Protocol to generate plasmids with BsaI sites.
Moore Mutagenesis (variation developed by S. Moore)
Aka ‘round the horn PCR
Aka Full-plasmid PCR
Aka regular PCR
Here is the graphical outline:
Basically, you PCR around the entire plasmid. This gives you control over (1) large
deletions (by placing your primers to bracket the region you want to delete), (2)
Relatively large insertions (by including non-homologous regions on the 5’ ends of your
primers [colored red and blue above].
1. Design primers with similar melting temperatures. Generally 18-22 bases that are
complementary to the target plasmid. Extra regions to be inserted can be added to
the 5’ end of the primer.
2. Phosphorylate the primers. Regular primer synthesis leaves hydroxyl groups on
the 5’ end. These need to be phosphorylated in order for the ligase to work
efficiently. To phosphorylate the primers, first dissolve them in water at a
concentration of 50 uM.
a. Set up a phosphorylation reaction with the following components
i. NOTE: If making many reactions, it is good to make a master mix
with all components except primer (buffer, water, and PNK
enzyme).
ii. 2.5 uL T4 DNA ligase buffer (note the PNK buffer is for use in
radiolabeling procedures and does not have ATP)
iii. 3 uL of primer (total amount 300 pmoles)
iv. 19 uL water
v. 0.5 uL PNK (enzyme available from NEB)
b. Incubate at 37C for 30 minutes. Longer is OK.
3. PCR
a. Use an enzyme that does not add extra stuff to the 3’ end (e.g. do not use
Taq). Pfu and Pfusion work well.
b. Allow enough extension time for the polymerase to synthesize the entire
plasmid (6 minutes with Pfusion and plasmids up to 6 kb works well).
c. Example protocol
i. 1 uL miniprep plasmid
ii. 3 uL each phosphorylated primer (0.6 uM final)

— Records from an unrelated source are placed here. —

Source: an optimization exercise on an open RTL-to-GDS flow (aim: small area). Production flows keep margins and buffers that such runs may drop.
In this exercise RTL edits were held to simulation tests only and were not proved equivalent to the original.
Power figures rest on the tool's default switching activity, not on a simulated workload.

Setup of job 3105:
## bmd_display_engine
module bmd_display_engine (
    input  wire        clk,
    input  wire        aresetn,
    input  wire        init_done,
    input  wire [31:0] fb_start_address,
    output wire [31:0] m_axi_araddr,
    output wire [7:0]  m_axi_arlen,
    output wire        m_axi_arvalid,
    input  wire        m_axi_arready,
    input  wire [63:0] m_axi_rdata,
    input  wire        m_axi_rlast,
    input  wire        m_axi_rvalid,
    output wire        m_axi_rready,
    output wire [7:0]  red,
    output wire [7:0]  green,
    output wire [7:0]  blue,
    output wire        hsyncx,
    output wire        vsyncx,
    output wire        display_enable
);
export LEC_CHECK = 0
export CAP_MARGIN = 20
export CORE_MARGIN = 2
export CORE_UTILIZATION = 65
export SLEW_MARGIN = 20
export SYNTH_MEMORY_MAX_BITS = 16384
create_clock -name core_clock -period 10.0 [get_ports {clk}]
standard.sh (not shown) runs the stock make flow with config.mk's settings and CLKGATE_MAP_FILE= SYNTH_SCRIPT=/design/flow/synth_recipe.tcl, a recipe that flattens the netlist after the stock synthesis.
==> flow/flow/run.sh <==
#!/bin/bash
# Layout: the standard flow (standard.sh) with these changes:
#  - after the standard synthesis, its combinational cells are re-mapped for
#    area by Yosys/ABC (flow/reopt.ys); every flip-flop keeps its name and cell
#  - ports are buffered with buf_1 instead of the default buffer cell
#  - clock tree: no dummy loads, clkbuf_8 with larger sink clusters
# Each tool's output goes to a log file in this folder (ORFS's own logs are
# under orfs/logs).
set -euo pipefail
export BUFFER_PORTS_ARGS="-buffer_cell sky130_fd_sc_hd__buf_1"
export CTS_ARGS="-sink_clustering_enable -repair_clock_nets -dont_use_dummy_load -buf_list sky130_fd_sc_hd__clkbuf_8 -sink_clustering_size 20 -sink_clustering_max_diameter 50"
R=orfs/results/$FLOW_PLATFORM/bmd_display_engine/base
LIB=$FLOW_HOME/platforms/$FLOW_PLATFORM/lib/sky130_fd_sc_hd__tt_025C_1v80.lib
bash standard.sh synth > make_synth.log 2>&1
cp $R/1_2_yosys.v std_synth.v
sed -e "s#@LIB@#$LIB#g" -e "s#@IN@#std_synth.v#" -e "s#@OUT@#reopt.v#" \
    -e "s#@TOP@#$FLOW_TOP#" -e "s#@STAT@#reopt_stat.txt#" flow/reopt.ys > reopt.ys
yosys -s reopt.ys > yosys_reopt.log 2>&1
# the flip-flops must be the standard synthesis's, by name and cell
grep -E '^ *sky130_fd_sc_hd__[a-z]*df[a-z0-9_]* ' std_synth.v | sort > ff_std.txt
grep -E '^ *sky130_fd_sc_hd__[a-z]*df[a-z0-9_]* ' reopt.v | sort > ff_reopt.txt
cmp ff_std.txt ff_reopt.txt
cp reopt.v $R/1_2_yosys.v
bash standard.sh finish > make_finish.log 2>&1
==> flow/flow/reopt.ys <==
# Re-map the combinational cells of the standard synthesis for area.
# Registers (all flip-flop cells) are kept as they are, with their names.
read_liberty -ignore_miss_func @LIB@
read_verilog @IN@
hierarchy -top @TOP@
setattr -mod -set keep_hierarchy 1 sky130_fd_sc_hd__*df* sky130_fd_sc_hd__*dl*
flatten
# names of the flattened cells' pins would alias the ports
rename -hide w:*.*
opt_clean
abc -liberty @LIB@ -dont_use sky130_fd_sc_hd__lpflow_* -dont_use sky130_fd_sc_hd__probe* -script +strash;dc2;dch,-f;amap;topo
splitnets
opt_clean -purge
hilomap -singleton -hicell sky130_fd_sc_hd__conb_1 HI -locell sky130_fd_sc_hd__conb_1 LO
insbuf -buf sky130_fd_sc_hd__buf_4 A X
tee -o @STAT@ stat -liberty @LIB@
delete sky130_fd_sc_hd__*
write_verilog -noattr -nohex -nodec @OUT@
### job 3105 -> job 2389
- CORE_UTILIZATION: 65 -> 72
--- a/flow/flow/run.sh
+++ b/flow/flow/run.sh
@@ -10,3 +10,3 @@
 export BUFFER_PORTS_ARGS="-buffer_cell sky130_fd_sc_hd__buf_1"
-export CTS_ARGS="-sink_clustering_enable -repair_clock_nets -dont_use_dummy_load -buf_list sky130_fd_sc_hd__clkbuf_8 -sink_clustering_size 20 -sink_clustering_max_diameter 50"
+export CTS_ARGS="-sink_clustering_enable -repair_clock_nets -dont_use_dummy_load -buf_list sky130_fd_sc_hd__clkbuf_8 -sink_clustering_size 22 -sink_clustering_max_diameter 60"
 R=orfs/results/$FLOW_PLATFORM/bmd_display_engine/base
--- outcome ---
On power drawn by the combinational cells: job 2389 sits above job 3105.
Job 2389 completed every stage of the flow, and the final layout passed the timing, design-rule and antenna checks.
Clock tree cell share of total cell area came out lower on job 2389 than on job 3105.
Higher routability congestion estimate among job 3105 and job 2389: job 2389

iii. 3 uL polymerase buffer
iv. 0.6 uL dNTPs (25 mM each)
v. 0.5 uL Pfusion polymerase
vi. 22 uL water
d. cycling
i. 94 C for 2 minutes
Then 22 cycles of:
ii. 95 C for 30 seconds
iii. 50 C for 30 seconds
iv. 72 C for 6 minutes
4. Dpn I digest
a. Add 1 uL of Dpn I to PCR reaction and digest for 1 hour. This enzyme
only cuts methylated DNA. DNA produced inside bacteria (e.g. from a
miniprep) will be methylated whereas DNA produced by PCR will not.

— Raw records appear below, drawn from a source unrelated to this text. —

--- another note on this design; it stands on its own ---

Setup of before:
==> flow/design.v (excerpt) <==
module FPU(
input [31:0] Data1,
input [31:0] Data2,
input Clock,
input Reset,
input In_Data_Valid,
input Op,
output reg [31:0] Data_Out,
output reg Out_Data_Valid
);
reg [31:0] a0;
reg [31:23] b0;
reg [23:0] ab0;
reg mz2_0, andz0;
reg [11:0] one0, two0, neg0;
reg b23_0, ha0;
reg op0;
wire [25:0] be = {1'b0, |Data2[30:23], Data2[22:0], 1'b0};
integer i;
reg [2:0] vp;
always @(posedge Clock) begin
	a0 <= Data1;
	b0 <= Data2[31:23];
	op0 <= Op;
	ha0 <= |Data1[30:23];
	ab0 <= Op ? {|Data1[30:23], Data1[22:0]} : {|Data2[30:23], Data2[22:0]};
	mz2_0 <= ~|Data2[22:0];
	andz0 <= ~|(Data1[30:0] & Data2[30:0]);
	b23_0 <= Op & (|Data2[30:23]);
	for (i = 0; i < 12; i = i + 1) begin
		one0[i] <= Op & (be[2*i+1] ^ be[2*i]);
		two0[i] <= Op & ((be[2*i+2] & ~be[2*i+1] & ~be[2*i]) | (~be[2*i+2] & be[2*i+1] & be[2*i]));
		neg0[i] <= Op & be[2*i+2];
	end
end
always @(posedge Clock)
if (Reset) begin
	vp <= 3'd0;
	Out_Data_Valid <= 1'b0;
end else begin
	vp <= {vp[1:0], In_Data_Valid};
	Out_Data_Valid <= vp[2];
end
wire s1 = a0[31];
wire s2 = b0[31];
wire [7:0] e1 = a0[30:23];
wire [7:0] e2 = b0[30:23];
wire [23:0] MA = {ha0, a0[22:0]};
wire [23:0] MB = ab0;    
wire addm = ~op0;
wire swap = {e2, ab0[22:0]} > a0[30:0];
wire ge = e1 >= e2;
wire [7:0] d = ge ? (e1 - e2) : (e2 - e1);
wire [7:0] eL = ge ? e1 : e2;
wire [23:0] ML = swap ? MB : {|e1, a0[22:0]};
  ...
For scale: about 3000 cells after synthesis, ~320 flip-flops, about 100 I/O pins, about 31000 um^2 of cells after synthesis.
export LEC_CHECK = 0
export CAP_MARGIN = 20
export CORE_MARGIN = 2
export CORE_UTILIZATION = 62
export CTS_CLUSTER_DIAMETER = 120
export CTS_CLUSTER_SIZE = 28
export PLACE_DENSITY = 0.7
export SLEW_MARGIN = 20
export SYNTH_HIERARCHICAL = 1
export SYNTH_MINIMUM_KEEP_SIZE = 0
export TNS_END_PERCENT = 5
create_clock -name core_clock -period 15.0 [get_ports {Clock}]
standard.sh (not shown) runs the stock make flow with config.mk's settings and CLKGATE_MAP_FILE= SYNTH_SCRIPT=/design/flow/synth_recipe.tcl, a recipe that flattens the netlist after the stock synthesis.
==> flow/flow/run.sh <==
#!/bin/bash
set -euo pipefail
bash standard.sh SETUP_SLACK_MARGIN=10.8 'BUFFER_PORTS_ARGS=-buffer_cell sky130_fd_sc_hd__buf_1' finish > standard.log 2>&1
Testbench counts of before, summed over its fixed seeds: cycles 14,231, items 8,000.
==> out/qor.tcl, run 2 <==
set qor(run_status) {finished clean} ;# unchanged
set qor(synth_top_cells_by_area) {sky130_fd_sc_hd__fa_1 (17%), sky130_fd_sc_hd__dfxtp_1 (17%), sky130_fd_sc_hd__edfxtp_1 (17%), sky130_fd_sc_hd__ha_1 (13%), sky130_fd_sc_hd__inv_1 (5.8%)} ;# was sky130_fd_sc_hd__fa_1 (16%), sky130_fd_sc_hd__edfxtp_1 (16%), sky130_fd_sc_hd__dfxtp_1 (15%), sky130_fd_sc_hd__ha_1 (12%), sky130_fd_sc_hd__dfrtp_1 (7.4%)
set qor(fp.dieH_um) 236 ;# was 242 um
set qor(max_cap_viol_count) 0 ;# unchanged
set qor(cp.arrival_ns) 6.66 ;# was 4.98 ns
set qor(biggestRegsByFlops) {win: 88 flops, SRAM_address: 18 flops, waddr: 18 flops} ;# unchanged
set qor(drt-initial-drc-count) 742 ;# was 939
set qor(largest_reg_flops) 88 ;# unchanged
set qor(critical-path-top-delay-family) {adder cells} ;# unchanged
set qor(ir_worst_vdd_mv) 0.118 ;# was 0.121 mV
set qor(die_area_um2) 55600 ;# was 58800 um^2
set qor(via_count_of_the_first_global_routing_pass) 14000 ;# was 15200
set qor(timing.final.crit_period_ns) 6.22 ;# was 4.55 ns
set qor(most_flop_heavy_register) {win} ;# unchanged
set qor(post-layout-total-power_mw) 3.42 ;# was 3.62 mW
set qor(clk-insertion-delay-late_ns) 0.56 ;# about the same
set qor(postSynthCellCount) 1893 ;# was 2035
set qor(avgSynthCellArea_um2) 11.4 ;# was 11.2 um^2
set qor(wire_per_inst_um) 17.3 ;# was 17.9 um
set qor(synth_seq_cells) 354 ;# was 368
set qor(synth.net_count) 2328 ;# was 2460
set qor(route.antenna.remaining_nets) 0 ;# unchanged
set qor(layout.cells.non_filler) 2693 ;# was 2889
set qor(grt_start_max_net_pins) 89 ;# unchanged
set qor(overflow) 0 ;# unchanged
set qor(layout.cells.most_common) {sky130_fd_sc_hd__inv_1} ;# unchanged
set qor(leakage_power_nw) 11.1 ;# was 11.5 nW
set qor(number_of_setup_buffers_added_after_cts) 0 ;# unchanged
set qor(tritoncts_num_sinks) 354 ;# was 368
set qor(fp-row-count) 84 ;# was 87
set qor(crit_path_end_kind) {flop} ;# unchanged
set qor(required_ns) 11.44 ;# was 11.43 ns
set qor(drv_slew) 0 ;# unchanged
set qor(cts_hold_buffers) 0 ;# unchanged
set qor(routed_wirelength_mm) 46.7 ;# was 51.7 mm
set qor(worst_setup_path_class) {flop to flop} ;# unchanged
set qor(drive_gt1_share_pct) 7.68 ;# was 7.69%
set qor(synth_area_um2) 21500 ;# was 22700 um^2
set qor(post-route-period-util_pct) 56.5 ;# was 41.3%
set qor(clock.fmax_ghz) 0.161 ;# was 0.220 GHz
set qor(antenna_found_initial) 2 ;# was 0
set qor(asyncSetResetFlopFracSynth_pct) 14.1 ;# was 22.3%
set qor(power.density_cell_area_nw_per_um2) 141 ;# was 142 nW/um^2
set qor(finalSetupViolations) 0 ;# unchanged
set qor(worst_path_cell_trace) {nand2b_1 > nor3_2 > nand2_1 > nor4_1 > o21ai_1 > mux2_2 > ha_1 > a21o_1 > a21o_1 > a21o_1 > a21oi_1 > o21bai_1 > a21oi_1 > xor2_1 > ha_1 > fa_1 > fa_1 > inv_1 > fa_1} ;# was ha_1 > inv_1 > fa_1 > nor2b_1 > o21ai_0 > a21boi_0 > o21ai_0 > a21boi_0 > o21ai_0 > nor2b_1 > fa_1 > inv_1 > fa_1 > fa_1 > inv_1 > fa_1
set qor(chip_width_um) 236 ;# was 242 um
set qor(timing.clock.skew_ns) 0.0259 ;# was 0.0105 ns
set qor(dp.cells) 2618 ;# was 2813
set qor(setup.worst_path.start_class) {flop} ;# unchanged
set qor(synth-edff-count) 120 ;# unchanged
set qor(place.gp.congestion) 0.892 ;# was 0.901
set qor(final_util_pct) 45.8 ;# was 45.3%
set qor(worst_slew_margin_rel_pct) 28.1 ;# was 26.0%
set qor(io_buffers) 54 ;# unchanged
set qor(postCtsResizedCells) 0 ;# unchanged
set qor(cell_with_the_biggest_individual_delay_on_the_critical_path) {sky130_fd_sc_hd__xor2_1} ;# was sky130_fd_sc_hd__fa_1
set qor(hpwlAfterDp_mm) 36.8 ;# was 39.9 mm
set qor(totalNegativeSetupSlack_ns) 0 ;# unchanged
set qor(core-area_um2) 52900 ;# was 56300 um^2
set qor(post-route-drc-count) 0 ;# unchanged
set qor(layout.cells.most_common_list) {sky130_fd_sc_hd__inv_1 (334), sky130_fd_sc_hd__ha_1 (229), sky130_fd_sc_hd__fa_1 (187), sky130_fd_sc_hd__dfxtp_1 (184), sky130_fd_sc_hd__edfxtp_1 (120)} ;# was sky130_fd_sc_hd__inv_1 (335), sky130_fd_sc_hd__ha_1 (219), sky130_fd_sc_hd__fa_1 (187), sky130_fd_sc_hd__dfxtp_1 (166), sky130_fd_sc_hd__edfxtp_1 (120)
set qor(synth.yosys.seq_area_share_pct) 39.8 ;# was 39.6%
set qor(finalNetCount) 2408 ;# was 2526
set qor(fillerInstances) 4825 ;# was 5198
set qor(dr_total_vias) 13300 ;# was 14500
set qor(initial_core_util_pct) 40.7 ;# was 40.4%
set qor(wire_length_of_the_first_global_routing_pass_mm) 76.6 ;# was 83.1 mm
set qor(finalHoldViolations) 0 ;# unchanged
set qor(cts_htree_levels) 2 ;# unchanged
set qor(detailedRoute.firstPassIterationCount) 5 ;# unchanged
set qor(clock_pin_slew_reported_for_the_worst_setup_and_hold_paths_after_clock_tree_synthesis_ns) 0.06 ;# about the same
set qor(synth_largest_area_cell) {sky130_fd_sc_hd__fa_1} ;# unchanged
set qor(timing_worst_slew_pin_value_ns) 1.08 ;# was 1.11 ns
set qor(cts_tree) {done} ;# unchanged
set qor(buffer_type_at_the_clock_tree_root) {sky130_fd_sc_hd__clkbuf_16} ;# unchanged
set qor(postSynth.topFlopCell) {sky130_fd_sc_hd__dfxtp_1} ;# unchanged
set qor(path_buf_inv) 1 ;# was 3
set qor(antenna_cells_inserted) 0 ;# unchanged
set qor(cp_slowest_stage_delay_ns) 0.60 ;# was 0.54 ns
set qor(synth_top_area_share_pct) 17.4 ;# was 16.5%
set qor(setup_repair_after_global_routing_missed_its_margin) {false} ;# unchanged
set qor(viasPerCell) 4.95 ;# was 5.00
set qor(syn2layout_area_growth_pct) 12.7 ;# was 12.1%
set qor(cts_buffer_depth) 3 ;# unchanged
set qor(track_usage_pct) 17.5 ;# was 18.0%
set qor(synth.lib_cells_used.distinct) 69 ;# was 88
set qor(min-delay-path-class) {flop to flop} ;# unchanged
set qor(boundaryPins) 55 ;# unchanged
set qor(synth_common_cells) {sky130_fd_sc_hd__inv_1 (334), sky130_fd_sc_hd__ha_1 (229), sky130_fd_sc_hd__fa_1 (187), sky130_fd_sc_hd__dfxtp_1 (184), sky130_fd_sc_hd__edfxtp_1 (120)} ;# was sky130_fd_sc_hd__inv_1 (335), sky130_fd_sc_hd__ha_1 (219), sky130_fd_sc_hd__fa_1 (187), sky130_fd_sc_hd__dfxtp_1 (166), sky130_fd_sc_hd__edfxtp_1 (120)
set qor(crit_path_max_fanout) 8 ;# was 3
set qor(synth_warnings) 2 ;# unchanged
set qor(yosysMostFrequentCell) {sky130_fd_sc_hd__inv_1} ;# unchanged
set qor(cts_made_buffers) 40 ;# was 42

Dpn I recognizes 4 bp and so cuts on average every 256 bases. This will
digest the parental plasmid into short fragments.
5. Analyze your 5 uL of your PCR reaction on an agarose gel and freeze the
remaining 25 uL (this is important to prevent overdigestion from the DpnI)
6. If the PCR reaction has one predominant band at the appropriate size, then
column purify your PCR product. If you don’t have a clean PCR product, you
may need to try increasing or decreasing the annealing temperature in your PCR
(try 45 or 55 C), or gel purify the appropriate product.
7. Ligation
a. Set up a ligation reaction with the following:
i. 1 uL T4 DNA ligase buffer
ii. 4 uL purified PCR product
iii. 4 uL water
iv. 1 uL T4 DNA ligase
b. Ligate at room temperature for 30 minutes
8. Transformation
a. Transform you ligated plasmid into bacteria and plate on appropriate
antibiotics
9. Grow up for miniprep.
10. Check plasmids by restriction analyses and Sanger sequencing.